EXERCISE BRIEF.
Filter the lines below, keeping each one that holds "decap".

___

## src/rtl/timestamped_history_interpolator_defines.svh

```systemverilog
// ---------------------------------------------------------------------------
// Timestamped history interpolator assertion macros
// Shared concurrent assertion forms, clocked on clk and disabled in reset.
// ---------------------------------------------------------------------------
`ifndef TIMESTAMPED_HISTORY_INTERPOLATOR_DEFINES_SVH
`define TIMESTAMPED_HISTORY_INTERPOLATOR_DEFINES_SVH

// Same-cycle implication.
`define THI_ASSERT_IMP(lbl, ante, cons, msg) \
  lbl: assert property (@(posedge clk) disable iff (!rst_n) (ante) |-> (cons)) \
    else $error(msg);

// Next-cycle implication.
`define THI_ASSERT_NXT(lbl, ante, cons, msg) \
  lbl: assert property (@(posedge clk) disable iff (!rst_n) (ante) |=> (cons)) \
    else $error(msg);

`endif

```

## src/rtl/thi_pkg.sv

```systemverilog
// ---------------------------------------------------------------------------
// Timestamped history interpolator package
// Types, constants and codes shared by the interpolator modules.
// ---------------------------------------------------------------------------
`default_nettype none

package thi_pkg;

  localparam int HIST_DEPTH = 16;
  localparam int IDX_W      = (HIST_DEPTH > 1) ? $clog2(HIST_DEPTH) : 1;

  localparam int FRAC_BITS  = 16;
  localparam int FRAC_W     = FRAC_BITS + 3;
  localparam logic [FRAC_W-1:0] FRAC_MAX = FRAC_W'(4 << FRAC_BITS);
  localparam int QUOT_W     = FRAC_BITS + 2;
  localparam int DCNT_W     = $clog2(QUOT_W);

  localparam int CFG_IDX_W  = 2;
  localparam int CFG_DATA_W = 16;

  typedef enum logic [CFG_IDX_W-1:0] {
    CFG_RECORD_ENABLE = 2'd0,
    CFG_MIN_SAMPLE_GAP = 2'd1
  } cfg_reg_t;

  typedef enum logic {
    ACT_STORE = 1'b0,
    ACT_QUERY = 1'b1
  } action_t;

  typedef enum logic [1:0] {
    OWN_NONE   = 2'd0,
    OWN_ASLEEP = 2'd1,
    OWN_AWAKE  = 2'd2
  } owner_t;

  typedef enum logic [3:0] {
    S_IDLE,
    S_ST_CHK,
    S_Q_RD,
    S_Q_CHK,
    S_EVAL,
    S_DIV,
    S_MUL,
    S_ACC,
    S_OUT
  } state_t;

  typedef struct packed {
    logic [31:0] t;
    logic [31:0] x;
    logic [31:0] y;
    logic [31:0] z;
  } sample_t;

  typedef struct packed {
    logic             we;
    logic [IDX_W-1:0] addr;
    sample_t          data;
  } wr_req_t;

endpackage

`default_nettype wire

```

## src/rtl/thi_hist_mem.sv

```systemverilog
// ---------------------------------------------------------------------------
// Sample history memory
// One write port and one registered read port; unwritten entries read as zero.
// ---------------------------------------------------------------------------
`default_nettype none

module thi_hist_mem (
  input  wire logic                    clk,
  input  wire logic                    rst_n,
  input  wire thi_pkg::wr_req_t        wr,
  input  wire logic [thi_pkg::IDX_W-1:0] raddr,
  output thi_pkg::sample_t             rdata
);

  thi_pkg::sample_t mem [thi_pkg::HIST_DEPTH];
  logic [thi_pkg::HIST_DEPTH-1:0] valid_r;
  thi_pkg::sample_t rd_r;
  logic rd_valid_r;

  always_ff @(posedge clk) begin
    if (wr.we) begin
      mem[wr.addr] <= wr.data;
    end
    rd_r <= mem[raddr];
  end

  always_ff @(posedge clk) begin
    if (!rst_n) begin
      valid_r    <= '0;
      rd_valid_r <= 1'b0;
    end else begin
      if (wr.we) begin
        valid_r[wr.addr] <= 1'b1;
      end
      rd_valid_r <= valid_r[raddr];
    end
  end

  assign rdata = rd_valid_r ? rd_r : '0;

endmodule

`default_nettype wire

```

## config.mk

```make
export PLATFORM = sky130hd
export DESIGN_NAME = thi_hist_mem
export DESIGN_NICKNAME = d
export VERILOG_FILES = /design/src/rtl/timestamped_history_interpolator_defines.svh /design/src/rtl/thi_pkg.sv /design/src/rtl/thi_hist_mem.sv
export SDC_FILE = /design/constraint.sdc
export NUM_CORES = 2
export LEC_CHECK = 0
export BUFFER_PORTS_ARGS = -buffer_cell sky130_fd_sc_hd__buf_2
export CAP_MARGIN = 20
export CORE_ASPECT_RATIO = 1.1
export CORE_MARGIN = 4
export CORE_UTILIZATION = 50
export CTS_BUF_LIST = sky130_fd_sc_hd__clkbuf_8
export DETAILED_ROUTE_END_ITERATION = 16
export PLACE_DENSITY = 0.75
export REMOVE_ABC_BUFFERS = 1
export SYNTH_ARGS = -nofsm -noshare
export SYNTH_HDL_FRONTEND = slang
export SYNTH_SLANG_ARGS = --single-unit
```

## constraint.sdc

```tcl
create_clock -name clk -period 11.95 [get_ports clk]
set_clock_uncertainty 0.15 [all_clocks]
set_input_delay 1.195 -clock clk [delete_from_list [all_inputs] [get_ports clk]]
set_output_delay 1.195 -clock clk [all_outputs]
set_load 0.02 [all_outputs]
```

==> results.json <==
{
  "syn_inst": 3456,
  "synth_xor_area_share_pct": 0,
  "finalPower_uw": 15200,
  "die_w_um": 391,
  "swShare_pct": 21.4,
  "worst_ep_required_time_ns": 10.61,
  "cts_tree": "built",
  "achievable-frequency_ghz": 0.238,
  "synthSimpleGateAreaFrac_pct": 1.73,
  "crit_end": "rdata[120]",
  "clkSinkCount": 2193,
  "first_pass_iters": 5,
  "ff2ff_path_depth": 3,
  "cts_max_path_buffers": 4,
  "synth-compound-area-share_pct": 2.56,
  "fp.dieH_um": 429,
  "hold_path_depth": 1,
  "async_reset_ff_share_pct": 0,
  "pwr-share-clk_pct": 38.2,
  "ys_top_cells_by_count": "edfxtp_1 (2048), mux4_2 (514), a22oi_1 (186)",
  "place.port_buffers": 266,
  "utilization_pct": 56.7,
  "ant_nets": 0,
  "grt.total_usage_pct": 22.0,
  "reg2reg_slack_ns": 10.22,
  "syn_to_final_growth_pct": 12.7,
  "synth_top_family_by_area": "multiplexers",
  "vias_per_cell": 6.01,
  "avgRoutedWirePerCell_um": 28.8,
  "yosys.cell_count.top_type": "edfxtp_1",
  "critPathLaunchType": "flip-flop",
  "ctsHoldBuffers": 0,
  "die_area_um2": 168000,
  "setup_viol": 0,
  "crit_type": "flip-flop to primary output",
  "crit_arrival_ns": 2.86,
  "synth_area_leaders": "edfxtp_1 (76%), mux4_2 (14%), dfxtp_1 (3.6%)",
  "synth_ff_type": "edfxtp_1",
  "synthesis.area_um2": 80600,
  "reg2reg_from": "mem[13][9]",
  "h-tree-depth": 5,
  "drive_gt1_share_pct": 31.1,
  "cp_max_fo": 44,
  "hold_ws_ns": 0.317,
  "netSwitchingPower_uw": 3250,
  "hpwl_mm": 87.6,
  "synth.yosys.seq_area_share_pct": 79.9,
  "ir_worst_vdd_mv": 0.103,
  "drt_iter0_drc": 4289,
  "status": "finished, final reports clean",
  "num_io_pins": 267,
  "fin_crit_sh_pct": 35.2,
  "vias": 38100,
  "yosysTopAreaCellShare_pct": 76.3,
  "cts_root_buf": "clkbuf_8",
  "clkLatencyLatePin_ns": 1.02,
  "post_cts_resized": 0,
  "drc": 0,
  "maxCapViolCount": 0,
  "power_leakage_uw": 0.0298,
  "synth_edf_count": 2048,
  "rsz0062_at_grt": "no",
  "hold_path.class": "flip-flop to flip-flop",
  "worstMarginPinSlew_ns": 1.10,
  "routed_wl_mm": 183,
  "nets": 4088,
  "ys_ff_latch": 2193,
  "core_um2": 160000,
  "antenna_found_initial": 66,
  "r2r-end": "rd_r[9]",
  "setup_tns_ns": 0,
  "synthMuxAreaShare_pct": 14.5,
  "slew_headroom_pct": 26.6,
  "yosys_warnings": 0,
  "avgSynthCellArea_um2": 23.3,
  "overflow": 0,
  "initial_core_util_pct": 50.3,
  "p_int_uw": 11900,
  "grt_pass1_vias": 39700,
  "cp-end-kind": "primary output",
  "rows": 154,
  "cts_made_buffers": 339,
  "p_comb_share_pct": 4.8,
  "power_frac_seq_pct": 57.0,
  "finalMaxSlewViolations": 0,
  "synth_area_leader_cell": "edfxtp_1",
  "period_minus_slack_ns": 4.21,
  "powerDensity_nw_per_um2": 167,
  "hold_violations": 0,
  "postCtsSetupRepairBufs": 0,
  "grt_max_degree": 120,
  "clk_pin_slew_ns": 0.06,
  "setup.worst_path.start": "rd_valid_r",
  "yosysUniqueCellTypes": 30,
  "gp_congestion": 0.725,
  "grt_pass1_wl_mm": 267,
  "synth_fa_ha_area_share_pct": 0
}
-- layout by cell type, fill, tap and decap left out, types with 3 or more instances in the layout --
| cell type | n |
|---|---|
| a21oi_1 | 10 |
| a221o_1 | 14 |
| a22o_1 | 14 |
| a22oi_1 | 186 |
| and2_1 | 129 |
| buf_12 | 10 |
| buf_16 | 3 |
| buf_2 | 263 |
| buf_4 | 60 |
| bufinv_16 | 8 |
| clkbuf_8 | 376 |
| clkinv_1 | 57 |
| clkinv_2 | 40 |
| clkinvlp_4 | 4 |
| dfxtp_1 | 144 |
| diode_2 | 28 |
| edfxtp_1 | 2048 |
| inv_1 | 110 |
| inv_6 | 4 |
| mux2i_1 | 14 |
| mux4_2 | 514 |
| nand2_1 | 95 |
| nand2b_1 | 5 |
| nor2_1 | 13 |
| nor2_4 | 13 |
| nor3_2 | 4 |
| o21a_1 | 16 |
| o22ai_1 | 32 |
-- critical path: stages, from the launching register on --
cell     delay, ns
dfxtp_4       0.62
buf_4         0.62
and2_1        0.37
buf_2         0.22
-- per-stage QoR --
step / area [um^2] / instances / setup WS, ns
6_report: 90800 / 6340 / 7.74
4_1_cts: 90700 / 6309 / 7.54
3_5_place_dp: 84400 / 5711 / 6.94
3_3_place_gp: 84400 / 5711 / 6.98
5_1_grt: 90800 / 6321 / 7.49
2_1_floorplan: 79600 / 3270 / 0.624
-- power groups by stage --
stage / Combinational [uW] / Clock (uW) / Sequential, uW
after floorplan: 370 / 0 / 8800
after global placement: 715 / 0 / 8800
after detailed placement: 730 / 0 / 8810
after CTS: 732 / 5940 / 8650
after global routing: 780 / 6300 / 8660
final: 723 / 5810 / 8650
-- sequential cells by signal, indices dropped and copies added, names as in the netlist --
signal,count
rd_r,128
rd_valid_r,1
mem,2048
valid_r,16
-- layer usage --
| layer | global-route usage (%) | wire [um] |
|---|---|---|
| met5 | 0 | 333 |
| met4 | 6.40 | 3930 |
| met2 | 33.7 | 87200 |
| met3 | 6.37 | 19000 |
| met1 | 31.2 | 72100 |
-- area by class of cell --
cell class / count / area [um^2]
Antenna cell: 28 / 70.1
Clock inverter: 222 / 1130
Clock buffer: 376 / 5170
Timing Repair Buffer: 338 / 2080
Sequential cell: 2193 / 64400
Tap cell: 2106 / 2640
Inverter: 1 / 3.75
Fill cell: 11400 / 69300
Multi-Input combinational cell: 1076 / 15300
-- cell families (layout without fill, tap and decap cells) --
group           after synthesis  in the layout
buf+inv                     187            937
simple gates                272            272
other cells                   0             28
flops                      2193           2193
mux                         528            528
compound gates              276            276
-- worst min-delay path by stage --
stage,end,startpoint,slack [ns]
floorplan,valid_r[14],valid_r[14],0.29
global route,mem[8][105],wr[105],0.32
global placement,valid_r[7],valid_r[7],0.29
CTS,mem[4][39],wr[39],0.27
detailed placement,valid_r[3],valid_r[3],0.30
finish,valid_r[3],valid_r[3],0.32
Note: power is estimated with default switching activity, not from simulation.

___

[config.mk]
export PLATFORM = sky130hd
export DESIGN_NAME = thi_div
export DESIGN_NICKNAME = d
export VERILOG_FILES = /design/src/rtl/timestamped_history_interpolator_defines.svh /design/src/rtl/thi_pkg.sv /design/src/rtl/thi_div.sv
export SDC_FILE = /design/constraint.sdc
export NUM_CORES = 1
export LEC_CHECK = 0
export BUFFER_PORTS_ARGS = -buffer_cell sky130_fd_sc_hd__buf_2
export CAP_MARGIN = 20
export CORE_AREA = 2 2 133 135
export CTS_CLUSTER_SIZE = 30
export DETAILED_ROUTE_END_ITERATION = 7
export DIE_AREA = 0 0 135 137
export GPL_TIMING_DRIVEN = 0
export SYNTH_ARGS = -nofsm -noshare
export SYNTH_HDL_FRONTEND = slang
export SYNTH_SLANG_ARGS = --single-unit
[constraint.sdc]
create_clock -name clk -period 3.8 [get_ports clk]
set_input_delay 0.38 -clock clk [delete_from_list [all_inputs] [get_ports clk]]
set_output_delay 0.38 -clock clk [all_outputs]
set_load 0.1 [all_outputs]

___

WRITTEN ANSWER.
-- layout by cell type, fill, tap and decap left out, types with 3 or more instances in the layout --
-- cell families (layout without fill, tap and decap cells) --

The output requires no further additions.